1. Field of the Invention
This invention generally relates to a surface acoustic wave device, and more particularly, to a surface acoustic wave device having a shield electrode and at least one interdigital transducer (hereinafter referred to as IDT) on a piezoelectric material substrate (hereinafter referred to as piezoelectric substrate).
2. Description of the Related Art
In these years, the above-mentioned type of surface acoustic wave (hereinafter referred to as SAW) has been employed for a bandpass filter in a television set having a frequency range of 30 MHz to 400 MHz and an RF filter in a mobile telephone having a frequency range of 800 MHz to several GHz. An IDT includes a pair of comb-like electrodes. Each comb-like electrode is composed of a bus bar and electrode fingers having first edges connected to the bus bar and second edges that are open. A pair of comb-like electrodes is arranged so that the electrode fingers of the comb-like electrodes are alternately crossed or interleaved at regular intervals. In other words, the interleaved electrode fingers are alternately connected two bus bars. A SAW is generated by applying an alternating voltage across the pair of comb-like electrodes. The SAW has a frequency response by which a filter having a desired frequency characteristic is obtainable.
FIGS. 1A and 1B show a conventional SAW device. FIG. 1A shows an overall schematic diagram of the conventional SAW device, and FIG. 1B shows an enlarged view of a shield electrode shown in FIG. 1A. The SAW device shown in FIGS. 1A and 1B includes a first IDT 10 that is arranged on a piezoelectric substrate 50, a shield electrode 20, and a second IDT 30. The first IDT 10, the shield electrode 20, and the second IDT 30 are adjacently arranged in the direction of SAW propagation. The shield electrode 20 is arranged between the first IDT 10 and the second IDT 30. For instance, the first IDT 10 serves as an input electrode, and the second IDT 30 serves as an output electrode. The shield electrode 20 prevents electromagnetic coupling of the first IDT 10 and the second IDT 30.

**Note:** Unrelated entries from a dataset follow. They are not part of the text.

Context: an optimization exercise on an open-source flow, tuned for small area, a short achievable clock period and few clock cycles per item. The choices shown serve that exercise and are no tape-out recipe. The RTL was checked by simulation tests, not by an equivalence proof against the original design. Power is estimated from default activity; no workload was simulated.

==> design.v <==
module tcvt_lane (
    input  wire        clk,
    input  wire        s1_f32,
    input  wire        s1_isf,
    input  wire        s1_isr,
    input  wire [9:0]  s1_skrf,
    input  wire [9:0]  s1_skri,
    input  wire [9:0]  s1_sk2f,
    input  wire [9:0]  s1_sk2i,
    input  wire [9:0]  s1_sktf,
    input  wire [9:0]  s1_skti,
    input  wire [31:0] s1_x,
    input  wire [2:0]  s2_rm,
    input  wire        s3_isf,
    input  wire        s3_isr,
    input  wire        s3_isu,
    input  wire        s3_f32,
    input  wire        s3_big_inf_p,  
    input  wire        s3_big_inf_n,  
    output reg  [11:0] elem,
    output reg  [3:0]  flags       
);
    wire       sgn    = s1_x[31];
    wire [7:0] E      = s1_x[30:23];
    wire       e_zero = (E == 8'd0);
    wire       e_ones = &E;
    wire       f_nz   = |s1_x[22:0];
    wire is_nan  = s1_f32 & e_ones & f_nz;
    wire is_inf  = s1_f32 & e_ones & ~f_nz;
    wire is_zero = (s1_x[30:0] == 31'd0) & (s1_f32 | ~sgn);
    wire [2:0] cls = is_nan  ? {2'b11, ~s1_x[22]} :
                     is_inf  ? 3'b101 :
                     is_zero ? 3'b100 : 3'b000;
    wire m_one = &s1_x;
    wire ineg  = ~s1_f32 & sgn;
    wire inv   = ineg & ~m_one;
    wire [30:0] yi = {s1_x[30:1] ^ {30{sgn}}, (s1_x[0] ^ sgn) | m_one};
    wire [30:0] y  = s1_f32 ? {7'd0, ~e_zero, s1_x[22:0]} : yi;
    wire [15:0] lv1; wire [15:0] lp1;
    wire [7:0]  lv2; wire [15:0] lp2;
    wire [3:0]  lv3; wire [11:0] lp3;
    wire [1:0]  lv4; wire [7:0]  lp4;
    wire [31:0] yl = {1'b0, yi};
    genvar j;
    generate
        for (j = 0; j < 16; j = j + 1) begin : l1
            assign lv1[j] = yl[2*j+1] | yl[2*j];
            assign lp1[j] = yl[2*j+1];
        end
        for (j = 0; j < 8; j = j + 1) begin : l2
            assign lv2[j] = lv1[2*j+1] | lv1[2*j];
            assign lp2[2*j +: 2] = lv1[2*j+1] ? {1'b1, lp1[2*j+1]} : {1'b0, lp1[2*j]};
        end
        for (j = 0; j < 4; j = j + 1) begin : l3
            assign lv3[j] = lv2[2*j+1] | lv2[2*j];
            assign lp3[3*j +: 3] = lv2[2*j+1] ? {1'b1, lp2[4*j+2 +: 2]} : {1'b0, lp2[4*j +: 2]};
        end
        for (j = 0; j < 2; j = j + 1) begin : l4
            assign lv4[j] = lv3[2*j+1] | lv3[2*j];
            assign lp4[4*j +: 4] = lv3[2*j+1] ? {1'b1, lp3[6*j+3 +: 3]} : {1'b0, lp3[6*j +: 3]};
        end
    endgenerate
    wire [4:0] lz = lv4[1] ? {1'b1, lp4[7:4]} : {1'b0, lp4[3:0]};
    wire [31:0] z = {s1_x[31:24] & {8{~s1_f32}}, s1_x[23] | s1_f32, s1_x[22:0]};
    wire [15:0] tv1; wire [15:0] tp1;
    wire [7:0]  tv2; wire [15:0] tp2;
    wire [3:0]  tv3; wire [11:0] tp3;
    wire [1:0]  tv4; wire [7:0]  tp4;
    generate
        for (j = 0; j < 16; j = j + 1) begin : t1
            assign tv1[j] = z[2*j+1] | z[2*j];
            assign tp1[j] = ~z[2*j];
        end
        for (j = 0; j < 8; j = j + 1) begin : t2
            assign tv2[j] = tv1[2*j+1] | tv1[2*j];
            assign tp2[2*j +: 2] = tv1[2*j] ? {1'b0, tp1[2*j]} : {1'b1, tp1[2*j+1]};
        end
        for (j = 0; j < 4; j = j + 1) begin : t3
            assign tv3[j] = tv2[2*j+1] | tv2[2*j];
            assign tp3[3*j +: 3] = tv2[2*j] ? {1'b0, tp2[4*j +: 2]} : {1'b1, tp2[4*j+2 +: 2]};
        end
        for (j = 0; j < 2; j = j + 1) begin : t4
            assign tv4[j] = tv3[2*j+1] | tv3[2*j];
            assign tp4[4*j +: 4] = tv3[2*j] ? {1'b0, tp3[6*j +: 3]} : {1'b1, tp3[6*j+3 +: 3]};
        end
    endgenerate
    wire [4:0] tz = tv4[0] ? {1'b0, tp4[3:0]} : {1'b1, tp4[7:4]};
    wire [7:0] Ep  = {E[7:1], E[0] | e_zero};
    wire [10:0] d_f2, d_i2, d_ft, d_it;
    tcvt_add #(11) u_df2 (.a({s1_sk2f[9], s1_sk2f}), .b(~{3'd0, Ep}), .ci(1'b1), .s(d_f2));  
    tcvt_add #(11) u_di2 (.a({s1_sk2i[9], s1_sk2i}), .b(~{6'd0, lz}), .ci(1'b1), .s(d_i2));  
    tcvt_add #(11) u_dft (.a({3'd0, Ep}), .b(~{s1_sktf[9], s1_sktf}), .ci(1'b1), .s(d_ft));  
    tcvt_add #(11) u_dit (.a({6'd0, lz}), .b(~{s1_skti[9], s1_skti}), .ci(1'b1), .s(d_it));  
    wire h_le0   = s1_f32 ? ~d_f2[10] : ~d_i2[10];
    wire ovf_big = s1_f32 ? ~d_ft[10] : ~d_it[10];
    wire [4:0] hl  = s1_f32 ? (Ep[4:0] - s1_sk2f[4:0]) : (lz - s1_sk2i[4:0]);
    wire [4:0] ebp = h_le0 ? 5'd0 : hl;
    wire [9:0] r_f;
    tcvt_add #(10) u_rf (.a(s1_skrf), .b(~{2'b00, Ep}), .ci(1'b1), .s(r_f));
    wire [9:0] r_raw = s1_f32 ? r_f : s1_skri;
    wire [5:0] lr  = s1_f32 ? (s1_isr ? 6'd28 : 6'd26) : ({1'b0, lz} + (s1_isr ? 6'd5 : 6'd3));
    wire [9:0] r   = (s1_isf & ~h_le0) ? {4'd0, lr} : r_raw;
    wire tiny = s1_isf & h_le0;
    wire huge = ~h_le0;
    reg [30:0] a_y;
    reg [5:0]  a_r;
    reg        a_rz, a_sgn, a_inv, a_tf, a_ovf;
    reg [2:0]  a_cls;
    reg [4:0]  a_ebp;
    reg [4:0]  a_tz;
    always @(posedge clk) begin
        a_y   <= y;
        a_r   <= r[5:0];
        a_rz  <= r[9:6] != 4'd0;
        a_tz  <= tz;
        a_sgn <= sgn;
        a_inv <= inv;
        a_tf  <= s1_isf ? tiny : huge;
        a_ovf <= ovf_big;
        a_cls <= cls;
        a_ebp <= ebp;
    end
    wire [43:0] ext = {1'b0, a_y, {12{a_inv}}};
    wire [43:0] shr = ext >> a_r;
    wire [12:0] w   = a_rz ? 13'd0 : shr[12:0];
    wire a_st = a_rz | ({1'b0, a_tz} + 6'd13 <= {1'b0, a_r});
    wire c  = a_inv & ~a_st;
    wire g  = w[0] ^ c;
    wire cy = w[0] & c;
    wire inexact = g | a_st;
    reg inc;
    always @* begin
        case (s2_rm)
            3'd0:    inc = g & (a_st | w[1]);
            3'd2:    inc = a_sgn & inexact;
            3'd3:    inc = ~a_sgn & inexact;
            3'd4:    inc = g;
            default: inc = 1'b0;
        endcase
    end
    reg [11:0] b_ip;
    reg        b_incr, b_nx, b_sgn, b_tf, b_ovf;
    reg [2:0]  b_cls;
    reg [4:0]  b_ebp;
    always @(posedge clk) begin
        b_ip   <= w[12:1];
        b_incr <= cy | inc;
        b_nx   <= inexact;
        b_sgn  <= a_sgn;
        b_tf   <= a_tf;
        b_ovf  <= a_ovf;
        b_cls  <= a_cls;
        b_ebp  <= a_ebp;
    end
    wire neg_i = b_sgn & ~s3_isf;
    wire [11:0] af = s3_isr ? {1'b0, b_ebp[4:0], b_ip[5:0]} : {1'b0, b_ebp[2:0], b_ip[7:0]};
    wire [12:0] a  = s3_isf ? {1'b0, af} : ({1'b0, b_ip} ^ {13{neg_i}});
    wire [12:0] t  = a + {12'd0, b_incr ^ neg_i};
    wire mzero = (af == 12'd0) & ~b_incr;
    wire ovf   = b_ovf | (s3_isr ? (&t[10:6]) : t[11]);
    wire ip_hi = b_ip[11];
    wire ip_lo_nz = |b_ip[10:0];
    wire ip_lo_ones = &b_ip[10:0];
    wire below = b_sgn & (b_tf | (s3_isu ? (ip_hi | ip_lo_nz | b_incr) : (ip_hi & (ip_lo_nz | b_incr))));
    wire above = ~b_sgn & (b_tf | (s3_isu ? (ip_hi & ip_lo_ones & b_incr) : (ip_hi | (ip_lo_ones & b_incr))));
    wire [11:0] lo = s3_isu ? 12'h000 : 12'h800;
    wire [11:0] hi = s3_isu ? 12'hFFF : 12'h7FF;
    wire big_inf = b_sgn ? s3_big_inf_n : s3_big_inf_p;
    wire special = b_cls[2];
    wire c_nan   = b_cls[2] & b_cls[1];
    wire c_inf   = (b_cls == 3'b101);
    reg [11:0] e_n;
    reg [3:0]  f_n;
    always @* begin
        e_n = 12'h000;
        f_n = 4'd0;
        if (s3_isf) begin
            if (c_nan) begin
                e_n = s3_isr ? 12'h7E0 : 12'h800;
                f_n = {b_cls[0], 3'd0};
            end else if (c_inf) begin
                if (s3_isr) e_n = {b_sgn, 11'h7C0};
                else begin
                    e_n = {b_sgn, 11'h7FF};
                    f_n = 4'b0101;
                end
            end else if (special) begin
                e_n = {s3_isr & b_sgn, 11'd0};
            end else if (ovf) begin
                e_n = {b_sgn, s3_isr ? (big_inf ? 11'h7C0 : 11'h7BF) : 11'h7FF};
                f_n = 4'b0101;
            end else begin
                e_n = {b_sgn & (s3_isr | ~mzero), t[10:0]};
                f_n = {2'b00, b_nx & b_tf, b_nx};
            end
        end else begin
            if (c_nan) begin
                e_n = 12'h000;
                f_n = 4'b1000;
            end else if (c_inf) begin
                e_n = b_sgn ? lo : hi;
                f_n = 4'b1000;
            end else if (special) begin
                e_n = 12'h000;
            end else if (below) begin
                e_n = lo;
                f_n = {s3_f32, 3'd0};
            end else if (above) begin
                e_n = hi;
                f_n = {s3_f32, 3'd0};
            end else begin
                e_n = t[11:0];
                f_n = {3'd0, b_nx & s3_f32};
            end
        end
    end
    always @(posedge clk) begin
        elem  <= e_n;
        flags <= f_n;
    end
endmodule
module tcvt_add #(parameter W = 10) (
    input  wire [W-1:0] a,
    input  wire [W-1:0] b,
    input  wire         ci,
    output wire [W-1:0] s
);
    localparam L = (W < 16) ? 4 : 5;    
    wire [W:0] g [0:L];
    wire [W:0] p [0:L];
    assign g[0] = {a & b, ci};
    assign p[0] = {a ^ b, 1'b0};
    genvar k, i;
    generate
        for (k = 0; k < L; k = k + 1) begin : lvl
            for (i = 0; i <= W; i = i + 1) begin : bit_
                if (i >= (1 << k)) begin : mrg
                    assign g[k+1][i] = g[k][i] | (p[k][i] & g[k][i - (1 << k)]);
                    assign p[k+1][i] = p[k][i] & p[k][i - (1 << k)];
                end else begin : pas
                    assign g[k+1][i] = g[k][i];
                    assign p[k+1][i] = p[k][i];
                end
            end
        end
    endgenerate
    assign s = (a ^ b) ^ g[L][W-1:0];
endmodule
module tcvt_unit (
    input  wire         clk,
    input  wire         rst,         
    input  wire         in_valid,
    input  wire         in_src_f32,  
    input  wire [1:0]   in_dst_kind, 
    input  wire [6:0]   in_shift,    
    input  wire [2:0]   in_rm,       
    input  wire [127:0] in_acc,      
    output reg          out_valid,
    output wire [47:0]  out_elem,    
    output wire [19:0]  out_flags    
);
    reg         r_valid;
    reg         r_src_f32;
    reg [1:0]   r_dst_kind;
    reg [6:0]   r_shift;
    reg [2:0]   r_rm;
    reg [127:0] r_acc;
    always @(posedge clk) begin
        r_valid    <= ~rst & in_valid;
        r_src_f32  <= in_src_f32;
        r_dst_kind <= in_dst_kind;
        r_shift    <= in_shift;
        r_rm       <= in_rm;
        r_acc      <= in_acc;
    end
    wire isf = ~r_dst_kind[1];
    wire isr = (r_dst_kind == 2'd0);
    wire isu = (r_dst_kind == 2'd3);
    reg [9:0] krf, k2f, ktf, kri, k2i, kti;
    always @* begin
        case (r_dst_kind)
            2'd0:    begin krf = 10'd141; k2f = 10'd112; ktf = 10'd143;
                           kri = -10'd9;  k2i = -10'd15; kti = 10'd16; end
            2'd1:    begin krf = 10'd151; k2f = 10'd124; ktf = 10'd132;
                           kri = 10'd1;   k2i = -10'd3;  kti = 10'd5;  end
            default: begin krf = 10'd161; k2f = 10'd138; ktf = 10'd138;
                           kri = 10'd11;  k2i = 10'd11;  kti = 10'd11; end
        endcase
    end
    wire [9:0] s_ext = {{3{r_shift[6]}}, r_shift};
    wire [9:0] skrf, sk2f, sktf, skri, sk2i, skti;
    tcvt_add #(10) u_skrf (.a(s_ext), .b(krf), .ci(1'b0), .s(skrf));
    tcvt_add #(10) u_sk2f (.a(s_ext), .b(k2f), .ci(1'b0), .s(sk2f));
    tcvt_add #(10) u_sktf (.a(s_ext), .b(ktf), .ci(1'b0), .s(sktf));
    tcvt_add #(10) u_skri (.a(s_ext), .b(kri), .ci(1'b0), .s(skri));
    tcvt_add #(10) u_sk2i (.a(s_ext), .b(k2i), .ci(1'b0), .s(sk2i));
    tcvt_add #(10) u_skti (.a(s_ext), .b(kti), .ci(1'b0), .s(skti));
    reg       a_valid, b_valid;
    reg [2:0] a_rm;
    reg       a_f32, a_isf, a_isr, a_isu;
    reg       b_f32, b_isf, b_isr, b_isu, b_bip, b_bin;
    always @(posedge clk) begin
        a_valid   <= ~rst & r_valid;
        b_valid   <= ~rst & a_valid;
        out_valid <= ~rst & b_valid;
        a_rm  <= r_rm;
        a_f32 <= r_src_f32;
        a_isf <= isf;
        a_isr <= isr;
        a_isu <= isu;
        b_f32 <= a_f32;
        b_isf <= a_isf;
        b_isr <= a_isr;
        b_isu <= a_isu;
        b_bip <= (a_rm == 3'd0) | (a_rm == 3'd4) | (a_rm == 3'd3);
        b_bin <= (a_rm == 3'd0) | (a_rm == 3'd4) | (a_rm == 3'd2);
    end
    genvar l;
    generate
        for (l = 0; l < 4; l = l + 1) begin : lane
            wire [3:0] fl;
            tcvt_lane u_lane (
                .clk(clk),
                .s1_f32(r_src_f32), .s1_isf(isf), .s1_isr(isr),
                .s1_skrf(skrf), .s1_skri(skri), .s1_sk2f(sk2f), .s1_sk2i(sk2i),
                .s1_sktf(sktf), .s1_skti(skti), .s1_x(r_acc[32*l +: 32]),
                .s2_rm(a_rm),
                .s3_isf(b_isf), .s3_isr(b_isr), .s3_isu(b_isu), .s3_f32(b_f32),
                .s3_big_inf_p(b_bip), .s3_big_inf_n(b_bin),
                .elem(out_elem[12*l +: 12]), .flags(fl));
            assign out_flags[5*l +: 5] = {fl[3], 1'b0, fl[2:0]};
        end
    endgenerate
endmodule
==> run.sh <==
#!/bin/bash
# synth_recipe.tcl (not shown) runs the flow's synth.tcl, then flattens the netlist and writes it again
# the make line also repeats each setting of config.mk as NAME=value (left out here)
make -C /OpenROAD-flow-scripts/flow DESIGN_CONFIG=/design/flow/config.mk WORK_HOME=/design/flow/orfs CLKGATE_MAP_FILE= SYNTH_SCRIPT=/design/flow/synth_recipe.tcl finish
==> config.mk <==
export PLATFORM = sky130hd
export DESIGN_NAME = tcvt_unit
export DESIGN_NICKNAME = tcvt_unit
export VERILOG_FILES = /design/flow/design.v
export SDC_FILE = /design/flow/constraint.sdc
export NUM_CORES = 4
export LEC_CHECK = 0
export CAP_MARGIN = 20
export CORE_MARGIN = 2
export CORE_UTILIZATION = 40
export SLEW_MARGIN = 20
==> constraint.sdc <==
create_clock -name core_clock -period 18.0 [get_ports {clk}]
set_input_delay 3.6000 -clock core_clock [delete_from_list [all_inputs] [get_ports {clk}]]
set_output_delay 3.6000 -clock core_clock [all_outputs]
set_load 0.01 [all_outputs]
==> results by group, run 1 <==
STA
  • Part of the cycle the worst path needs: 0.313
  • Skew final: 0.0303 ns
  • Fmax: 0.178 GHz
  • Final min period: 5.63 ns
  • Slew Viols, Final: 0
  • Setup violators final: 0
  • Hold Worst Slack: 0.303 ns
  • Max_slew headroom: 0.232
  • Final number of hold-violating endpoints: 0
  • Final setup TNS: 0 ns
  • Unrepaired setup endpoints after global routing: false
  • Worst Tran Pin Value: about 1.1 ns

Setup path
  • Worst setup path startpoint: r_acc[15]
  • Critical path's largest stage delay: 0.61 ns
  • CP dominant cell by count: o21ai_0
  • Worst Path Required: around 19 ns
  • CP Depth: 21
  • Reg2Reg Capture Point: lane[0].u_lane.a_r[3]
  • Worst-path cell chain: or4_1, nor3_1, a31oi_1, o21ai_0, o21ai_1, a21oi_1, a2111oi_0, or4_1, a31oi_1, ha_1, o21a_1, o21a_1, o21ai_0, o21ai_0, a2111oi_2, o22ai_2, inv_1, ha_1, nand2_1, or3_1, o2111ai_1
  • Reg2Reg Depth: 21
  • Setup crit end kind: flop
  • Critical Path Sink: lane[0].u_lane.a_r[3]
  • Setup Crit Path Kind: flop to flop
  • Reg2Reg Launch Point: r_acc[15]
  • Buffers plus inverters on the worst setup path: 1
  • Worst Path Arrival: a little over 6 ns
  • Reg2reg setup slack: 12.37 ns
  • Cell family with most CP delay: compound AO/OA/AOI/OAI gates
  • CP Launch Type: flop
  • Worst path slowest cell: or4_1
  • CP Max Fanout: 16

Placed design
  • Post-DP HPWL: 85.2 mm
  • PortBufs: 208
  • Cell count after placement: 5,242
  • Routability-driven placement congestion ratio: between 0.9 and 1
  • Post-Place Cell Area: 0.0381 mm²

Final layout
  • Post-Layout Cell Count: 5,356
  • Filler cells: 8,545
  • P&R area growth vs syn: 13.9%
  • Final Cell Area: 0.0402 mm²
  • Seq. cell area: 0.0109 mm²
  • Fraction of layout cells with a size suffix above 1: 0.0838
  • Multi-input logic area: 0.0227 mm²
  • Nets: 4,557

Clocking
  • Clk sinks: 542
  • CTS tree: done
  • Root Buffer: clkbuf_16
  • Worst-path clk slew: 0.07 ns
  • Skew-Pair Late Insertion Delay: 0.66 ns
  • Post-CTS setup buffers: 0
  • Worst-case clock buffer depth: 3
  • H-tree depth: 2
  • TritonCTS Buffers: 61
  • Resize count post-CTS: 0
  • Hold buffers post-CTS: 0

Logic synthesis
  • Asr flop ratio synth: 0
  • Ys Warns: 4
  • Seq/Total Area, Yosys: 0.307
  • Seq cells post-synth: around 540
  • EDFF count, synth: 0
  • Syn avg cell area: 8.59 µm²
  • Ys flop type: dfxtp_1
  • Mapped Cells: 4,110
  • Mapped Area: 0.0353 mm²
  • Yosys cell types: 92

Status
  • Outcome: timing/DRC/antenna clean

Floorplan
  • # rows: 108
  • Die W: around 300 µm
  • Initial core utilization: 0.405
  • Die height: 301 µm
  • Top Ports: 213
  • Core box area: 0.0872 mm²
  • Total die area: about 0.09 mm²

Route
  • Vias: 30,455
  • Wire length per cell: 20.9 µm
  • Pre-antenna DRT Iters: 5
  • Routed wire length: 112 mm
  • Via-to-Cell Ratio: between 5 and 6
  • Post-route DRC: 0
  • Post-route ant nets: 0
  • DRT iter0 DRCs: 2,989

Pwr
  • Power Dens Cells: 118 mW/mm²
  • Internal power: 2.97 mW
  • Power share of the sequential group: 0.345
  • Clock share of power: 0.275
  • Combinational share of power: 0.380
  • Switching share of power: 0.372
  • Pleak: 16.0 nW
  • Max VDD drop: 0.0818 mV
  • Net switching power: 1.76 mW

GRT
  • Gr usage total: 0.240
  • Grt ovf: 0
  • Vias in the first global route: about 29,000
  • Initial antenna violation count: 7
  • Pin count of the biggest net entering global routing: 50
  • First-pass GRT wire length: 171 mm

Run
  • Max-cap violations: 0

Min path
  • Hold Crit Class: flop to flop
==> cell type report <==
class                      count  share of cell area
multi-input combinational   3106               0.564
sequential                   542               0.270
timing repair buffer         244              0.0585
clock buffer                  78              0.0418
tap                         1155              0.0359
inverter                     195              0.0182
clock inverter                35              0.0114
antenna                        1           0.0000622
==> registers in the layout (all words and copies together) (netlist names), 20 cells and up <==
register	cells
lane.u_lane.b_ebp	20
lane.u_lane.a_tz	20
r_acc	128
lane.u_lane.a_ebp	20
lane.u_lane.elem	48
lane.u_lane.a_r	24
lane.u_lane.b_ip	48
lane.u_lane.a_y	124
==> cells in the mapped netlist (all sizes together) (90+ instances only) <==
library cell  number  area, µm²
a21oi            322       1620
clkbuf           186        698
dfxtp            542      10900
ha               247       3090
inv              189        709
mux2i            124       1240
mux4              94       2120
nand2            261        980
nor2             370       1390
nor2b             90        563
nor3              97        485
o21ai            245       1240
xnor2            248       2170
==> worst min-delay path by stage <==
stage                                        from                       to  depth (start not counted)  slack (ns)
after floorplan                           r_rm[0]                  a_rm[0]                          0        0.31
after global placement                      a_f32                    b_f32                          0        0.31
after detailed placement  lane[3].u_lane.a_ebp[1]  lane[3].u_lane.b_ebp[1]                          0        0.31
after CTS                 lane[0].u_lane.a_ebp[1]  lane[0].u_lane.b_ebp[1]                          0        0.29
after global routing      lane[0].u_lane.a_ebp[2]  lane[0].u_lane.b_ebp[2]                          0        0.30
final                     lane[0].u_lane.a_ebp[1]  lane[0].u_lane.b_ebp[1]                          0        0.30
==> power groups by stage <==
stage | clock [mW] | sequential (mW) | combinational, mW
after detailed placement | 0 | 1.66 | 1.76
after global placement | 0 | 1.65 | 1.76
after floorplan | 0 | 1.54 | 1.32
after CTS | 1.34 | 1.63 | 1.77
final | 1.30 | 1.63 | 1.80
after global routing | 1.39 | 1.66 | 1.97
==> logic make-up after synthesis <==
logic type | count (synthesis) | synth area share
AND/OR/NAND/NOR | 1171 | 0.160
AO/OA/AOI/OAI | 1101 | 0.199
flip-flops | 542 | 0.307
buffers and inverters | 465 | 0.0512
XOR/XNOR | 293 | 0.0727
adder cells (fa/ha/maj) | 275 | 0.100
multiplexers | 262 | 0.109
other | 1 | 0.000106
==> per-layer routing <==
layer | global-route usage | wire, µm | share of wire | vias to the layer above
met4 | 0.0584 | 2700 | 0.024 | 2
li1 | - | - | - | 14844
met5 | 0 | 13 | 0.00012 | -
met3 | 0.0344 | 8230 | 0.074 | 167
met2 | 0.369 | 48300 | 0.43 | 1136
met1 | 0.353 | 52500 | 0.47 | 14306
==> metrics by stage <==
step	setup WS [ns]	utilization	total power [mW]
2_1_floorplan	13.06	-	2.86
3_3_place_gp	12.56	0.436	3.41
3_5_place_dp	12.50	0.437	3.42
4_1_cts	12.45	0.461	4.74
5_1_grt	11.95	0.461	5.01
6_report	12.37	0.461	4.73
==> layout by cell type, fill, tap and decap left out, drive strengths merged, types with 18 or more instances in the layout <==
cell           Yosys  layout
mux4              94      94
clkdlybuf4s50      0     208
o31ai             26      26
a21o              52      52
or4               25      25
xor2              45      45
nand4             42      42
nor2b             90      90
o21a              83      83
o22ai             48      48
buf               84      36
a21oi            322     322
nor2             370     370
mux2              44      44
xnor2            248     248
a211oi            62      62
or3               20      20
nand3             78      78
a31oi             45      45
nor3              97      97
nand2            261     261
clkbuf           186      78
and2              25      25
o211ai            25      25
o21ai            245     245
mux2i            124     124
nor4              31      31
clkinv             6      18
or2               27      27
dfxtp            542     542
nand2b            55      55
ha               247     247
inv              189     198
o21bai            27      27
Testbench counts, summed over its fixed seeds: cycles 64,024, items 64,000.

The IDT 30 includes a pair of comb-like electrodes 30a and 30b. The comb-like electrode 30a includes a bas bar and multiple electrode fingers. The comb-like electrode 30b also includes a bas bar and multiple electrode fingers. The open edges of the electrode fingers 30a face those of the electrode fingers 30b. The crossing portions of the interleaved electrode fingers that face each other are involved in excitation of SAW. As shown in FIG. 1B, an electrode finger pattern is weighted. The electrode finger pattern is defined as a pattern formed by the electrode fingers. The electrode finger pattern may by weighted by, for example, apodization. The weighting of the electrode finger pattern may alter the frequency characteristic.
The IDT 10 also includes a pair of comb-like electrodes; however, the IDT 10 is not weighted, which is different from the IDT 30. In other words, the electrode fingers of the IDT 10 have an equal crossing width.
The above-mentioned filter functions as a bandpass filter. This type of bandpass filter has a problem in that undesired waves are generated from the electrode finger edges of the IDT 30. The undesired waves degrade the frequency characteristic.
In order to remove the undesired waves, antireflection electrodes 40 are arranged on one side of the IDT 30 adjacent to the shield electrode 20, as shown in FIG. 1B. The antireflection electrodes 40 include multiple electrode fingers. The multiple electrode fingers are configured so that the undesired waves are generated so as to be equal in amplitude but opposite in phase. Thus, the undesired waves can be cancelled by each other. The above-mentioned conventional technique is disclosed in, for example, Japanese Laid-Open Patent Application Publication No. 57-25714 (hereinafter referred to as Document 1) or Japanese Laid-Open Patent Application Publication No. 59-125113 (hereinafter referred to as Document 2).
Japanese Laid-Open Patent Application Publication No. 10-41778 (hereinafter referred to as Document 3) discloses a technique to remove the undesired waves propagating inside the piezoelectric substrate. The publication shows the use of a dummy electrode arranged on one side of the IDT 30.
Further, Japanese Laid-Open Patent Application Publication No. 58-43608 (hereinafter referred to as Document 4) shows that the crossing portions of the IDT 30 has a tilt in arrangement, as shown in FIG. 2. The tilt arrangement prevents undesired bulk waves from being generated.
However, the techniques disclosed in Documents 1, 2, and 4 are intended to remove the undesired waves generated between the input IDT and a stem in the direction of the thickness of the piezoelectric substrate, or to remove the undesired waves generated solely at one side of the input IDT. Even if the above-mentioned undesired waves are removed, there is another problem in that a satisfactorily high attenuation in the stopband cannot be achieved. Besides, the technique disclosed in Documents 3 cannot remove the undesired excitation completely, since minute crossing portions exist on the side of the IDT 30. Thus, the undesired excitation cannot be removed completely, so that the signals cannot be sufficiently attenuated in the stopband.